- [The problem]
Once you find a line containing the word "strengths" in the entries below, copy it.

- [Given entries]
Segment Open
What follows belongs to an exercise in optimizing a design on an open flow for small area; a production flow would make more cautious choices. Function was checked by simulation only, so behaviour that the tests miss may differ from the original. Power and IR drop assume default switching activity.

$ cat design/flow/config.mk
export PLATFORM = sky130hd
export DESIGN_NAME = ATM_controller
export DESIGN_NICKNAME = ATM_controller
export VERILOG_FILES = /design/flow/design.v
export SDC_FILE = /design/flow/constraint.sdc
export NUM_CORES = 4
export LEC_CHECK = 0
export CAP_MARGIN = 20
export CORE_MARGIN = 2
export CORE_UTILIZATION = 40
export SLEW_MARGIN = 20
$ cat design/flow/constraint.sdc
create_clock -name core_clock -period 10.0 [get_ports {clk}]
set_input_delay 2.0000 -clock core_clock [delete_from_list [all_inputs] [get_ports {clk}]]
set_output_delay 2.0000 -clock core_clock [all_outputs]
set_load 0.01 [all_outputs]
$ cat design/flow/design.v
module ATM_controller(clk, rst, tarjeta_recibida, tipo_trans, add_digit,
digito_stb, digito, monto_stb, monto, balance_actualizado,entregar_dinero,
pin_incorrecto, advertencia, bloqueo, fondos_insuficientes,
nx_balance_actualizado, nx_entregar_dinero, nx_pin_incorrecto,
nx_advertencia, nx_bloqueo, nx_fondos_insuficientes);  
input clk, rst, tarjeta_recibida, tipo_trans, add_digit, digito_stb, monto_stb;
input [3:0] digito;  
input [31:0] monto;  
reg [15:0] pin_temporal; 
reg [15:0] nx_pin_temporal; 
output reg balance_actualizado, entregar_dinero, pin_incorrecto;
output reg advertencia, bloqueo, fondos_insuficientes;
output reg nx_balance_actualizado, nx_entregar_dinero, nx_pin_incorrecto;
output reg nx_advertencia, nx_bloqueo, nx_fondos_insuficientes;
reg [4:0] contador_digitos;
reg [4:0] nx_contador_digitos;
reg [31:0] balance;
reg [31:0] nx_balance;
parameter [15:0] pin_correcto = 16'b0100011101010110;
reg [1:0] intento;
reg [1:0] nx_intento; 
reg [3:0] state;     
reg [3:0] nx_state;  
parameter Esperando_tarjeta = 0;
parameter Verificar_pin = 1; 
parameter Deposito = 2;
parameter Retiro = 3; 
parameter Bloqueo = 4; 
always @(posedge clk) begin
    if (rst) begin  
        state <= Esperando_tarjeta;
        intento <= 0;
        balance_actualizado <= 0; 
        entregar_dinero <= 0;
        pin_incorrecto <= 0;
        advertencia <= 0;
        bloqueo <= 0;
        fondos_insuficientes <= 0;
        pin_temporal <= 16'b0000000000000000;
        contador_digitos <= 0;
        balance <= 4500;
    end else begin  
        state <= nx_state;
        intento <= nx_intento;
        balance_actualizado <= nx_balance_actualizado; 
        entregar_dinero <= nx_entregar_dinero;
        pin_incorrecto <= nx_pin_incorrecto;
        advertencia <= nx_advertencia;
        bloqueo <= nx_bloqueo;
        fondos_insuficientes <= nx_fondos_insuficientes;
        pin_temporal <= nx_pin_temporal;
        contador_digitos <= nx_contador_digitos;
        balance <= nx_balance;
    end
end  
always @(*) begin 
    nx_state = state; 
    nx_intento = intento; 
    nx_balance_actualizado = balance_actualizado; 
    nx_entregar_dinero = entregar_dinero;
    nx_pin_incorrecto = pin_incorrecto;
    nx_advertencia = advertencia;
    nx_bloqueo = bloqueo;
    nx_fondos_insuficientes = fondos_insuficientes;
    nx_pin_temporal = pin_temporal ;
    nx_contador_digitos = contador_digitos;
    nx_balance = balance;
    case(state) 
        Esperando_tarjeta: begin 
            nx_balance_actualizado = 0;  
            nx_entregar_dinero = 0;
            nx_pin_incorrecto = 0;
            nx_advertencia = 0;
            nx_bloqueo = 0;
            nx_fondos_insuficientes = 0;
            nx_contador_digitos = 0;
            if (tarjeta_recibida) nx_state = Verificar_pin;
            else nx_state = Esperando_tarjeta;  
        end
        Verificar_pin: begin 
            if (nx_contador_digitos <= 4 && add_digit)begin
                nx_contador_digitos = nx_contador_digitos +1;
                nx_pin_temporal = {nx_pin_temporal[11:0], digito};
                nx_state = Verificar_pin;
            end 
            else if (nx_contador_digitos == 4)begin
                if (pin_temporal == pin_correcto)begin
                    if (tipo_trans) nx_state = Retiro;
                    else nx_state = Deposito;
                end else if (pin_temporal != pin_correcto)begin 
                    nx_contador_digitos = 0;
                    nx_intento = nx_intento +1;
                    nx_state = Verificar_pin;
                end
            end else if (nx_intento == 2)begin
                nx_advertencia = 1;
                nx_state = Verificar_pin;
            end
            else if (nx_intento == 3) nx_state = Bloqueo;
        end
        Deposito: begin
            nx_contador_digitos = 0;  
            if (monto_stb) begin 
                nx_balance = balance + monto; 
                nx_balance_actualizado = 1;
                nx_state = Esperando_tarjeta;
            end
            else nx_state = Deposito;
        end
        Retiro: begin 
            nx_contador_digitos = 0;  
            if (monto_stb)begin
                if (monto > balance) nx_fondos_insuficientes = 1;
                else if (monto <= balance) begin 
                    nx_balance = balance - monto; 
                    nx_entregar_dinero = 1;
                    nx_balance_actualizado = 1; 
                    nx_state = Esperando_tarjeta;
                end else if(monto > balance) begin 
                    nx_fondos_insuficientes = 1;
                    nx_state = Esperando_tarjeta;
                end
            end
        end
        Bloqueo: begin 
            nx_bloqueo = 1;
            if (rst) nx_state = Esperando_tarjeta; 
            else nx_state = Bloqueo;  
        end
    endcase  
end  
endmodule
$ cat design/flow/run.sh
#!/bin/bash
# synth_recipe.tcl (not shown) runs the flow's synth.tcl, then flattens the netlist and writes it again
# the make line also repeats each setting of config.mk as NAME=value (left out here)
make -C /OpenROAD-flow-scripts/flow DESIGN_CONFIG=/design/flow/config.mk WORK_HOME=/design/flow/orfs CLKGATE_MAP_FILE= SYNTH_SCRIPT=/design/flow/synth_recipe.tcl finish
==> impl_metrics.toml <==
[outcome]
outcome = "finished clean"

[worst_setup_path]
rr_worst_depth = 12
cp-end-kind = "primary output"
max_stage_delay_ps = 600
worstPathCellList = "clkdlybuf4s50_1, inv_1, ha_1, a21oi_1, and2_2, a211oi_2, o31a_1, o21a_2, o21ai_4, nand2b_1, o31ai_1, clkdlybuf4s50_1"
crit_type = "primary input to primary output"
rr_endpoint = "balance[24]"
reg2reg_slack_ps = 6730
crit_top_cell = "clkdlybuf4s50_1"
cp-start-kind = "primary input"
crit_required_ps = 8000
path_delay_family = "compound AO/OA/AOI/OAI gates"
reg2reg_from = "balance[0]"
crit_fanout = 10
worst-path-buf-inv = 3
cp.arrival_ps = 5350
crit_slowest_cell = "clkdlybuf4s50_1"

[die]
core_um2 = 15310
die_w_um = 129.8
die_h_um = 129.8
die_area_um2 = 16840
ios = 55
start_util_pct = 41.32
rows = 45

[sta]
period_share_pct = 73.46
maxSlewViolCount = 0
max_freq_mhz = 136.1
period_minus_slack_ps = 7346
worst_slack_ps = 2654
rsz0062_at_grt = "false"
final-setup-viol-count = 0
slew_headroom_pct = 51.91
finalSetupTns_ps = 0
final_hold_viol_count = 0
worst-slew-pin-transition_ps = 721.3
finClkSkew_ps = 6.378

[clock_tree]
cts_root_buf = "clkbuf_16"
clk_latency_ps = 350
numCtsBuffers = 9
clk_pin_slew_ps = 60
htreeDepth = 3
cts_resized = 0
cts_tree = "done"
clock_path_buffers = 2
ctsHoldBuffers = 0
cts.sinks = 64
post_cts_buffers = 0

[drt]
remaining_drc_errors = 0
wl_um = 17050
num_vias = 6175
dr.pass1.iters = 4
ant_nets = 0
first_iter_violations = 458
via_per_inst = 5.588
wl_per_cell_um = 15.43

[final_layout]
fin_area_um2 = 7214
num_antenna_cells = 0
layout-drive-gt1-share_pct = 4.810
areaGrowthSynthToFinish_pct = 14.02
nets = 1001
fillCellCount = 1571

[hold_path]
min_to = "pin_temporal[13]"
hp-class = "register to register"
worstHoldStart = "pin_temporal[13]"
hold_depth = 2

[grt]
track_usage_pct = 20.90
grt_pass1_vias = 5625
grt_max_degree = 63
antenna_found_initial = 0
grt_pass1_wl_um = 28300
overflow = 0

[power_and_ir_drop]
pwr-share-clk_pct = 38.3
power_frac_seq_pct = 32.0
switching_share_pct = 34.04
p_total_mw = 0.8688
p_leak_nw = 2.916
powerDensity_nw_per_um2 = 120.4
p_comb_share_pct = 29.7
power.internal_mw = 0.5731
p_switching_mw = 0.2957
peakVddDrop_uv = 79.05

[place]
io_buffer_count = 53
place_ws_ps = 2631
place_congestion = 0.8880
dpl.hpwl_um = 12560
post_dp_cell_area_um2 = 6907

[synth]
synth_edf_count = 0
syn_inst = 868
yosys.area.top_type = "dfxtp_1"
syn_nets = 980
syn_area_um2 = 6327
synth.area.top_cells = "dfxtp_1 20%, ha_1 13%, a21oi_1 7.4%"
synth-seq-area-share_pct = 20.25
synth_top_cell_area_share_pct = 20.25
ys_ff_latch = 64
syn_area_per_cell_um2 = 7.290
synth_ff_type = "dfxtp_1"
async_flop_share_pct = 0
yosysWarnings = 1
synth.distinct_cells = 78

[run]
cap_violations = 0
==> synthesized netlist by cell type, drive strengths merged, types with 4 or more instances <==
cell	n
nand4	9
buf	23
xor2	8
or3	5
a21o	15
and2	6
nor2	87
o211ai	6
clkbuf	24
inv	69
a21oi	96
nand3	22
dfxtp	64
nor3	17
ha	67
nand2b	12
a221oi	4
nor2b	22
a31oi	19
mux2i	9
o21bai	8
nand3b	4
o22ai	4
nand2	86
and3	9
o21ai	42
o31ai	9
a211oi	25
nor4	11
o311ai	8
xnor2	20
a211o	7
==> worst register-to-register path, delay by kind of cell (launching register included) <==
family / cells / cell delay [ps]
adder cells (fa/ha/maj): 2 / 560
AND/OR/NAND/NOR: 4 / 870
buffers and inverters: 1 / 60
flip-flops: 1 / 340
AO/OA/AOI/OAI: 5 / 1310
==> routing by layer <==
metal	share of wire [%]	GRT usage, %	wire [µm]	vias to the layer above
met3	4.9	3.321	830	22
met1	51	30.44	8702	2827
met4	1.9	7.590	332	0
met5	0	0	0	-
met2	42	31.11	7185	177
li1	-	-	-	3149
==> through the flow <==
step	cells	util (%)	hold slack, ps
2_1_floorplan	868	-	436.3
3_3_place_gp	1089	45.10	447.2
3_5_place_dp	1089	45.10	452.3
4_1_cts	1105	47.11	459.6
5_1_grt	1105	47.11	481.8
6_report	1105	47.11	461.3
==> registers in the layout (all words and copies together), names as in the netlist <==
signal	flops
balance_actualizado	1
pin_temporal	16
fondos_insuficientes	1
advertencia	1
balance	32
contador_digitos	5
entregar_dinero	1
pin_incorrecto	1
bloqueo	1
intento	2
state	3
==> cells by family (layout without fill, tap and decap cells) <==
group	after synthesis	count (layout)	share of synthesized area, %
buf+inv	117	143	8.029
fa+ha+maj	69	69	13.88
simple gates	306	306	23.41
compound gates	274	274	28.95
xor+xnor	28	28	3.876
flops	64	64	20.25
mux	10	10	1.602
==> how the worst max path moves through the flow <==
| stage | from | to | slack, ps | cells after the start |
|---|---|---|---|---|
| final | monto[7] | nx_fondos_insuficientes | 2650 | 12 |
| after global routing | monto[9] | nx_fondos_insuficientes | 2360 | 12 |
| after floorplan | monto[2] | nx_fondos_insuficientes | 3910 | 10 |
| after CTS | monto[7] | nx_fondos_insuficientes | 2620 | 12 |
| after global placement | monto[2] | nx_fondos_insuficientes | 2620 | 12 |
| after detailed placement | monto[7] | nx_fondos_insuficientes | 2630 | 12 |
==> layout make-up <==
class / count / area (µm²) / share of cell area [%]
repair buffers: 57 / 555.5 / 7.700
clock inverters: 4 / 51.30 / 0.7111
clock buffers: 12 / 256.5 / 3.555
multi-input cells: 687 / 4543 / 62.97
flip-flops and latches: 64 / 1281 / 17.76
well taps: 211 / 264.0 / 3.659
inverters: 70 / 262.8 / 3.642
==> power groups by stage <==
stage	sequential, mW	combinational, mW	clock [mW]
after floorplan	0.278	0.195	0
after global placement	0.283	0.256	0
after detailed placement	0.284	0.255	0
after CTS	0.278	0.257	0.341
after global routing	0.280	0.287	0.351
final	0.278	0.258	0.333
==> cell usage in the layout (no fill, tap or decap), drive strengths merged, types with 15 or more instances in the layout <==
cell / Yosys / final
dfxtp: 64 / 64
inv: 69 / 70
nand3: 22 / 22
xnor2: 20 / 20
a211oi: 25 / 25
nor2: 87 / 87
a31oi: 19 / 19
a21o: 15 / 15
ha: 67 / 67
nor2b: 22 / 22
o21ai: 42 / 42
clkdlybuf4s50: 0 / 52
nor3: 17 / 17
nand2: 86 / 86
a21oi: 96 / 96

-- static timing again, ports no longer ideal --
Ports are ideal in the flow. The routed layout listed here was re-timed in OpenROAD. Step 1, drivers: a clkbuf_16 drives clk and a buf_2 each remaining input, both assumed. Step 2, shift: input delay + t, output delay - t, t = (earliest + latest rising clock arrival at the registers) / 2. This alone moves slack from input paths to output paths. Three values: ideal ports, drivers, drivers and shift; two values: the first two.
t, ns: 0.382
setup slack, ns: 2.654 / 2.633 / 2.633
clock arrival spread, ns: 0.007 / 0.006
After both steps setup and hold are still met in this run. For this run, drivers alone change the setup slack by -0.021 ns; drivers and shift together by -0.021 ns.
Segment Closed
- [Solution to the exercise]
==> synthesized netlist by cell type, drive strengths merged, types with 4 or more instances <==
==> cell usage in the layout (no fill, tap or decap), drive strengths merged, types with 15 or more instances in the layout <==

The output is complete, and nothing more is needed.